Graduate students, as everyone knows, are completely paranoid. They worry about everything: whether they can compete against others at better institutions; whether their professors think them worthy; whether they'll ever get a job; whether their colleagues appreciate how truly witty they are in comparison with the rest of the mundane world. And in between, they fantasize about the life of a professor--a life filled, they think, with free time, with ingenious ideas about literature, with intellectual conversations and inspired drinks with friends.

And so. It was with the full knowledge of all these hopes and fears, I freely confess, that I embarked upon what was probably the best practical joke of my life.

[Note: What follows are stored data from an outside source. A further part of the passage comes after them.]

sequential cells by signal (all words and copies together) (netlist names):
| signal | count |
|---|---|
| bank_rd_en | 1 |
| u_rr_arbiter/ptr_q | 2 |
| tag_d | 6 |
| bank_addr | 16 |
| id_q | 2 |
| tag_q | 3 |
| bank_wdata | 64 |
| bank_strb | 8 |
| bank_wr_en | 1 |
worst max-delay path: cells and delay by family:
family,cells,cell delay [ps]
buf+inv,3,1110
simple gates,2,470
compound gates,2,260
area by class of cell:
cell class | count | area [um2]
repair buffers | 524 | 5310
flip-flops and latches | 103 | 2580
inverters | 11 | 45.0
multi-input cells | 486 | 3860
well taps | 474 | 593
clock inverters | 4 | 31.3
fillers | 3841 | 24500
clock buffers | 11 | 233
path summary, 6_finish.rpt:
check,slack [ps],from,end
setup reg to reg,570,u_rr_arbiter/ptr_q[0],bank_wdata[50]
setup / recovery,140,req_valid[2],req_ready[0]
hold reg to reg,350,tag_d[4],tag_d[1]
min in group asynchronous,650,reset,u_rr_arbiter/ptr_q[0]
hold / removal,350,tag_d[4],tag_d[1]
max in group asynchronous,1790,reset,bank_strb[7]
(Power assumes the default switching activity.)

What happened was that, long ago, as a graduate student, I observed that an up-and-coming hot grad student, J., had recently befriended my office mate. And together, indulging in all those fantasies about professorhood, they had conspired to smuggle a small bottle of fine whisky into the office, which--in flagrant disregard of school rules but in utter fulfilment of the professor-fantasy they held in their minds--they would periodically drink together, offering me none, while I, meanwhile, studiously advised my students and plotted my revenge.

What I did was compose a brief memo that looked and sounded very much like the memos we were accustomed to receiving from the nazi-director then supervising our work. I risographed the memo on cheap pink paper, using the very machine that all our memos were printed from, and I mimicked the tone of our director to the best of my abilities. The resulting memo said something like this:
______

To All TAs:

It has come to our attention that certain TAs have been drinking alcohol in their offices. The consumption of alcohol on campus is in direct violation of code 10A5094P. Any teaching assistants with information about this violation should come to our office directly for the purpose of snitching.

Signed,

Senior Nazi Supervisor, Ph.D.
_____________

Despite the header "To All TAs," I put the memo only in my office mate and friend's mailboxes. I knew it was certain to inspire panic--graduate students are a paranoid bunch, after all--but I thought that last line about snitching would certainly give away the gag.

But I was most satisfyingly wrong.

J., upon reading the memo, freaked out immediately, as I'd expected. She promptly assumed the memo was about her, and went around querying her friends about whether they'd heard anything.

And what she found out, of course, was that no one had received the memo but she.

When I returned to my office by about 4 pm that afternoon, she was in complete paranoid hysteria, desecrating the said supervisor, calling him a liar for attempting to draw her out by such means, and consulting the university Ombudsman at periodic intervals about her future as an Ex-Graduate Student Abruptly Thrown Out of Her Program for a Drinking Problem.

I was rather horrified at the damage my gag had accomplished--and in such short order, too. Although I must admit to a certain feeling of gratification....a feeling, indeed, which lingers still?

I did eventually confess the prank. I confessed at the point at which J. had decided that her best recourse was talking to the Nazi Director in person to explain her lapse.

I must admit her willingness to confront the situation scared me: what if our supervisor discovered that someone had been forging official-looking memos in his name? My own grad-school paranoia meant I couldn't let that happen. So I 'fessed up.

And it all ended well. J. and I are best friends now. Seriously. J. is probably my best friend on the planet.

Though she's still pissed about that memo thing.